Task goal -> From the entries that follow, copy exactly the lines beginning at the line holding "logic signed [PIXEL_BITS-1:0] value;" and continuing through the line holding "always_comb begin".

---+---

$ cat src/hw/rtl/bir_pkg.sv
// bir_pkg: shared types and constants for the bilinear image resize block
// used by bilinear_image_resize and bir_div; depends on nothing else
`default_nettype none

package bir_pkg;

   // source plane geometry
   localparam int MAX_SOURCE_ROWS = 256;
   localparam int MAX_SOURCE_COLS = 256;
   localparam int PIXEL_BITS      = 16;
   localparam int ROW_BITS        = $clog2(MAX_SOURCE_ROWS);
   localparam int COL_BITS        = $clog2(MAX_SOURCE_COLS);
   localparam int ADDR_BITS       = ROW_BITS + COL_BITS;
   localparam int SOURCE_DEPTH    = MAX_SOURCE_ROWS * MAX_SOURCE_COLS;

   // field and register widths
   localparam int COORD_BITS      = 12;
   localparam int SRC_SIZE_BITS   = 9;
   localparam int DST_SIZE_BITS   = 13;
   localparam int CSR_INDEX_BITS  = 3;
   localparam int CSR_DATA_BITS   = 13;

   // fixed point coordinate and divider sizing
   localparam int FRAC_BITS       = 16;
   localparam int QUOT_BITS       = 24;
   localparam int NUMER_BITS      = 37;
   localparam int DENOM_BITS      = DST_SIZE_BITS + 1;
   localparam int WEIGHT_BITS     = FRAC_BITS + 1;

   // register indexes
   localparam logic [CSR_INDEX_BITS-1:0] REG_SOURCE_HEIGHT = 3'd0;
   localparam logic [CSR_INDEX_BITS-1:0] REG_SOURCE_WIDTH  = 3'd1;
   localparam logic [CSR_INDEX_BITS-1:0] REG_TARGET_HEIGHT = 3'd2;
   localparam logic [CSR_INDEX_BITS-1:0] REG_TARGET_WIDTH  = 3'd3;
   localparam logic [CSR_INDEX_BITS-1:0] REG_ALIGN_CORNERS = 3'd4;

   // action codes
   localparam logic ACT_STORE   = 1'b0;
   localparam logic ACT_REQUEST = 1'b1;

   typedef struct packed {
      logic                         action;
      logic [COORD_BITS-1:0]        row;
      logic [COORD_BITS-1:0]        col;
      logic signed [PIXEL_BITS-1:0] pixel;
   } req_type;

   typedef struct packed {
      logic signed [PIXEL_BITS-1:0] value;
      logic                         out_of_range;
   } rsp_type;

   // lower neighbor index and blend weight of one axis
   typedef struct packed {
      logic [ROW_BITS-1:0]    base;
      logic [WEIGHT_BITS-1:0] frac;
   } axis_type;

endpackage

`default_nettype wire

$ cat src/hw/rtl/bir_div.sv
// bir_div: radix-2 restoring divider, one quotient bit per cycle
// depends on bir_pkg for the numerator, denominator and quotient widths
`default_nettype none

module bir_div
   import bir_pkg::*;
(
   input  logic                  clock,
   input  logic                  reset,
   input  logic                  load,
   input  logic [NUMER_BITS-1:0] numer,
   input  logic [DENOM_BITS-1:0] denom,
   output logic [QUOT_BITS-1:0]  quot,
   output logic                  done
);

   localparam int CNT_BITS = $clog2(QUOT_BITS + 1);

   logic [DENOM_BITS-1:0] rem_ff, rem_in;
   logic [DENOM_BITS-1:0] den_ff;
   logic [QUOT_BITS-1:0]  work_ff, work_in;
   logic [CNT_BITS-1:0]   cnt_ff;
   logic                  run_ff;
   logic                  done_ff;
   logic [DENOM_BITS+1:0] trial;
   logic                  take;

   // partial remainder with the next numerator bit shifted in
   always_comb begin
      trial   = {1'b0, rem_ff, work_ff[QUOT_BITS-1]} - {2'b00, den_ff};
      take    = !trial[DENOM_BITS+1];
      rem_in  = take ? trial[DENOM_BITS-1:0] : {rem_ff[DENOM_BITS-2:0], work_ff[QUOT_BITS-1]};
      work_in = {work_ff[QUOT_BITS-2:0], take};
   end

   always_ff @(posedge clock) begin
      if (reset) begin
         run_ff  <= 1'b0;
         done_ff <= 1'b0;
         cnt_ff  <= '0;
      end else if (load) begin
         run_ff  <= 1'b1;
         done_ff <= 1'b0;
         cnt_ff  <= CNT_BITS'(QUOT_BITS);
      end else if (run_ff) begin
         cnt_ff  <= cnt_ff - 1'b1;
         run_ff  <= (cnt_ff != CNT_BITS'(1));
         done_ff <= (cnt_ff == CNT_BITS'(1));
      end else begin
         done_ff <= 1'b0;
      end
   end

   always_ff @(posedge clock) begin
      if (load) begin
         rem_ff  <= DENOM_BITS'(numer[NUMER_BITS-1:QUOT_BITS]);
         work_ff <= numer[QUOT_BITS-1:0];
         den_ff  <= denom;
      end else if (run_ff) begin
         rem_ff  <= rem_in;
         work_ff <= work_in;
      end
   end

   assign quot = work_ff;
   assign done = done_ff;

   a_rem_below_den: assert property (@(posedge clock) disable iff (reset)
      run_ff |-> rem_ff < den_ff)
      else $error("divider remainder not below divisor");

   a_done_pulse: assert property (@(posedge clock) disable iff (reset)
      done_ff |=> !done_ff)
      else $error("divider done held longer than one cycle");

   a_load_starts: assert property (@(posedge clock) disable iff (reset)
      load |=> run_ff && cnt_ff == CNT_BITS'(QUOT_BITS))
      else $error("divider did not start on load");

endmodule

`default_nettype wire
$ cat src/rtl/core/ispm_pkg.sv
`timescale 1ns / 1ps
package ispm_pkg;

    localparam int ScanHistoryDef  = 8;
    localparam int SleepDelayMsDef = 100;

    localparam logic [1:0] ST_ACTIVE = 2'd0;
    localparam logic [1:0] ST_LIGHT  = 2'd1;
    localparam logic [1:0] ST_MODEM  = 2'd2;

    localparam logic [3:0] OP_TICK      = 4'd0;
    localparam logic [3:0] OP_LINK_UP   = 4'd1;
    localparam logic [3:0] OP_LINK_DOWN = 4'd2;
    localparam logic [3:0] OP_MSG_UP    = 4'd3;
    localparam logic [3:0] OP_MSG_DOWN  = 4'd4;
    localparam logic [3:0] OP_CARD      = 4'd5;
    localparam logic [3:0] OP_MESSAGE   = 4'd6;
    localparam logic [3:0] OP_NFC_READY = 4'd7;
    localparam logic [3:0] OP_AP_ON     = 4'd8;
    localparam logic [3:0] OP_AP_OFF    = 4'd9;
    localparam logic [3:0] OP_UPD_START = 4'd10;
    localparam logic [3:0] OP_UPD_DONE  = 4'd11;
    localparam logic [3:0] OP_UPD_ERROR = 4'd12;

    localparam logic [2:0] BLK_NONE    = 3'd0;
    localparam logic [2:0] BLK_AP      = 3'd2;
    localparam logic [2:0] BLK_UPDATE  = 3'd3;
    localparam logic [2:0] BLK_OFFLINE = 3'd4;

    localparam logic [2:0] REG_CONTROL    = 3'd0;
    localparam logic [2:0] REG_IDLE_TO    = 3'd1;
    localparam logic [2:0] REG_MODEM_TO   = 3'd2;
    localparam logic [2:0] REG_BURST_HOLD = 3'd3;
    localparam logic [2:0] REG_BURST_WIN  = 3'd4;
    localparam logic [2:0] REG_BURST_CNT  = 3'd5;
    localparam logic [2:0] REG_READY_HOLD = 3'd6;
    localparam logic [2:0] REG_READER_SLP = 3'd7;

    typedef enum logic [1:0] {
        t_IDLE,
        t_SCAN,
        t_EVAL,
        t_DONE
    } t_state;

    // controller -> datapath
    typedef struct packed {
        logic load;     // capture the accepted event
        logic scan;     // examine one ring entry
        logic eval;     // apply the event to state
    } t_cmd;

    // datapath -> controller
    typedef struct packed {
        logic is_card;
        logic scan_last;
    } t_status;

endpackage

---+---

Expected answer ->
      logic signed [PIXEL_BITS-1:0] value;
      logic                         out_of_range;
   } rsp_type;

   // lower neighbor index and blend weight of one axis
   typedef struct packed {
      logic [ROW_BITS-1:0]    base;
      logic [WEIGHT_BITS-1:0] frac;
   } axis_type;

endpackage

`default_nettype wire

$ cat src/hw/rtl/bir_div.sv
// bir_div: radix-2 restoring divider, one quotient bit per cycle
// depends on bir_pkg for the numerator, denominator and quotient widths
`default_nettype none

module bir_div
   import bir_pkg::*;
(
   input  logic                  clock,
   input  logic                  reset,
   input  logic                  load,
   input  logic [NUMER_BITS-1:0] numer,
   input  logic [DENOM_BITS-1:0] denom,
   output logic [QUOT_BITS-1:0]  quot,
   output logic                  done
);

   localparam int CNT_BITS = $clog2(QUOT_BITS + 1);

   logic [DENOM_BITS-1:0] rem_ff, rem_in;
   logic [DENOM_BITS-1:0] den_ff;
   logic [QUOT_BITS-1:0]  work_ff, work_in;
   logic [CNT_BITS-1:0]   cnt_ff;
   logic                  run_ff;
   logic                  done_ff;
   logic [DENOM_BITS+1:0] trial;
   logic                  take;

   // partial remainder with the next numerator bit shifted in
   always_comb begin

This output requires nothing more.